**Prompt:** Give an exact copy of the line that has "r_busy <= 1'b1;" and of every line below it, through the last, with nothing else.

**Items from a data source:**
### config.mk
export PLATFORM = sky130hd
export DESIGN_NAME = power_button_battery_gauge_flat
export DESIGN_NICKNAME = d
export VERILOG_FILES = /design/src/hw/rtl/pbbg_pkg.sv /design/src/hw/rtl/pbbg_in_if.sv /design/src/hw/rtl/pbbg_out_if.sv /design/src/hw/rtl/pbbg_div.sv /design/src/hw/rtl/pbbg_dp.sv /design/src/hw/rtl/pbbg_ctrl.sv /design/src/hw/rtl/power_button_battery_gauge.sv /design/src/flat_wrapper.sv
export SDC_FILE = /design/constraint.sdc
export NUM_CORES = 1
export LEC_CHECK = 0
export ABC_AREA = 1
export BUFFER_PORTS_ARGS = -buffer_cell sky130_fd_sc_hd__buf_2
export CORE_MARGIN = 4
export CORE_UTILIZATION = 49
export DETAILED_ROUTE_END_ITERATION = 8
export PLACE_DENSITY = 0.69
export SYNTH_ARGS = -nofsm -noshare
export SYNTH_HDL_FRONTEND = slang
export SYNTH_SLANG_ARGS = --single-unit
### constraint.sdc
create_clock -name i_clk -period 5.4 [get_ports i_clk]
set_input_delay 1.35 -clock i_clk [delete_from_list [all_inputs] [get_ports i_clk]]
set_output_delay 1.35 -clock i_clk [all_outputs]
set_load 0.01 [all_outputs]
### src/hw/rtl/pbbg_pkg.sv
// Shared types, constants and helper functions for the power button and battery gauge.
`timescale 1ns / 1ps
package pbbg_pkg;

    localparam int CFG_DATA_W = 16;
    localparam int CFG_IDX_W  = 3;

    localparam logic [CFG_IDX_W-1:0] CFG_DEBOUNCE   = 3'd0;
    localparam logic [CFG_IDX_W-1:0] CFG_WINDOW     = 3'd1;
    localparam logic [CFG_IDX_W-1:0] CFG_LONG_PRESS = 3'd2;
    localparam logic [CFG_IDX_W-1:0] CFG_BLIP       = 3'd3;
    localparam logic [CFG_IDX_W-1:0] CFG_ANIM_STEP  = 3'd4;
    localparam logic [CFG_IDX_W-1:0] CFG_BLINK_HALF = 3'd5;
    localparam logic [CFG_IDX_W-1:0] CFG_EMPTY_MV   = 3'd6;
    localparam logic [CFG_IDX_W-1:0] CFG_FULL_MV    = 3'd7;

    localparam logic [15:0] RST_DEBOUNCE   = 16'd4;
    localparam logic [15:0] RST_WINDOW     = 16'd800;
    localparam logic [15:0] RST_LONG_PRESS = 16'd240;
    localparam logic [15:0] RST_BLIP       = 16'd40;
    localparam logic [13:0] RST_ANIM_STEP  = 14'd60;
    localparam logic [15:0] RST_BLINK_HALF = 16'd50;
    localparam logic [11:0] RST_EMPTY_MV   = 12'd2310;
    localparam logic [11:0] RST_FULL_MV    = 12'd3000;

    localparam logic [11:0] ADC_FULL_CODE = 12'd4095;
    localparam logic [11:0] VREF_MV       = 12'd3300;
    localparam logic [6:0]  PCT_FULL      = 7'd100;
    localparam int          LED_STEP      = 25;

    typedef enum logic [2:0] {
        MODE_OFF_IDLE  = 3'd0,
        MODE_OFF_LEVEL = 3'd1,
        MODE_OFF_ANIM  = 3'd2,
        MODE_ON_IDLE   = 3'd3,
        MODE_ON_BLIP   = 3'd4,
        MODE_ON_LEVEL  = 3'd5,
        MODE_ON_ANIM   = 3'd6
    } t_mode;

    typedef enum logic [2:0] {
        C_IDLE,
        C_MV_MUL,
        C_MV_FOLD,
        C_PCT_GO,
        C_PCT_RUN,
        C_EMIT
    } t_ctrl_state;

    typedef struct packed {
        logic take;
        logic load_prod;
        logic load_mv;
        logic div_start;
        logic load_pct_clamp;
        logic load_pct_div;
        logic emit;
    } t_ctrl_cmd;

    typedef struct packed {
        logic div_done;
        logic clamped;
        logic out_free;
    } t_dp_status;

    // Solid LEDs in bits 3..0, blinking LED in bits 7..4.
    function automatic logic [7:0] level_pattern(input logic [6:0] pct);
        logic [7:0] bits;
        logic [7:0] twop;
        logic [2:0] n;
        logic [2:0] solid;
        bits  = '0;
        twop  = {pct, 1'b0};
        n     = '0;
        solid = '0;
        if (pct == '0) begin
            bits = '0;
        end else if (pct >= PCT_FULL) begin
            bits = 8'h0F;
        end else begin
            for (int k = 1; k <= 7; k++) begin
                if (twop >= 8'(k * LED_STEP)) begin
                    n = 3'(k);
                end
            end
            solid     = 3'((4'(n) + 4'd1) >> 1);
            bits[3:0] = 4'((5'd1 << solid) - 5'd1);
            bits[7:4] = n[0] ? 4'd0 : 4'(5'd1 << solid);
        end
        return bits;
    endfunction

endpackage

### src/hw/rtl/pbbg_in_if.sv
// Input channel: one tick with raw button level and mean ADC code.
`timescale 1ns / 1ps
interface pbbg_in_if #(
    parameter int ADC_BITS = 12
);
    logic                valid;
    logic                ready;
    logic                button_raw;
    logic [ADC_BITS-1:0] adc_mean;

    modport source (output valid, output button_raw, output adc_mean, input ready);
    modport sink   (input valid, input button_raw, input adc_mean, output ready);
endinterface

### src/hw/rtl/pbbg_out_if.sv
// Output channel: power enable, indicator, level LEDs and mode per tick.
`timescale 1ns / 1ps
interface pbbg_out_if;
    logic       valid;
    logic       ready;
    logic       power_enable;
    logic       indicator;
    logic [3:0] level_leds;
    logic [2:0] mode;

    modport source (output valid, output power_enable, output indicator,
                    output level_leds, output mode, input ready);
    modport sink   (input valid, input power_enable, input indicator,
                    input level_leds, input mode, output ready);
endinterface

### src/hw/rtl/pbbg_div.sv
// Restoring unsigned divider, one quotient bit per cycle.
`timescale 1ns / 1ps
module pbbg_div #(
    parameter int W = 24
) (
    input  logic         i_clk,
    input  logic         i_rst_n,
    input  logic         i_start,
    input  logic [W-1:0] i_dividend,
    input  logic [W-1:0] i_divisor,
    output logic         o_done,
    output logic [W-1:0] o_quotient
);
    localparam int CNT_W = $clog2(W + 1);

    logic             r_busy;
    logic             r_done;
    logic [CNT_W-1:0] r_cnt;
    logic [W-1:0]     r_quo;
    logic [W-1:0]     r_rem;
    logic [W-1:0]     r_div;

    logic [W:0]   rem_sh;
    logic         fits;
    logic [W-1:0] n_rem;

    always_comb begin
        rem_sh = {r_rem, r_quo[W-1]};
        fits   = rem_sh >= {1'b0, r_div};
        n_rem  = fits ? W'(rem_sh - {1'b0, r_div}) : rem_sh[W-1:0];
    end

    always_ff @(posedge i_clk) begin
        if (!i_rst_n) begin
            r_busy <= 1'b0;
            r_done <= 1'b0;
            r_cnt  <= '0;
        end else begin
            r_done <= 1'b0;
            if (i_start) begin
                r_busy <= 1'b1;
                r_cnt  <= CNT_W'(W);
            end else if (r_busy) begin
                r_cnt <= r_cnt - CNT_W'(1);
                if (r_cnt == CNT_W'(1)) begin
                    r_busy <= 1'b0;
                    r_done <= 1'b1;
                end
            end
        end
    end

    always_ff @(posedge i_clk) begin
        if (i_start) begin
            r_quo <= i_dividend;
            r_rem <= '0;
            r_div <= i_divisor;
        end else if (r_busy) begin
            r_quo <= {r_quo[W-2:0], fits};
            r_rem <= n_rem;
        end
    end

    assign o_done     = r_done;
    assign o_quotient = r_quo;
endmodule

**Your solution:**
                r_busy <= 1'b1;
                r_cnt  <= CNT_W'(W);
            end else if (r_busy) begin
                r_cnt <= r_cnt - CNT_W'(1);
                if (r_cnt == CNT_W'(1)) begin
                    r_busy <= 1'b0;
                    r_done <= 1'b1;
                end
            end
        end
    end

    always_ff @(posedge i_clk) begin
        if (i_start) begin
            r_quo <= i_dividend;
            r_rem <= '0;
            r_div <= i_divisor;
        end else if (r_busy) begin
            r_quo <= {r_quo[W-2:0], fits};
            r_rem <= n_rem;
        end
    end

    assign o_done     = r_done;
    assign o_quotient = r_quo;
endmodule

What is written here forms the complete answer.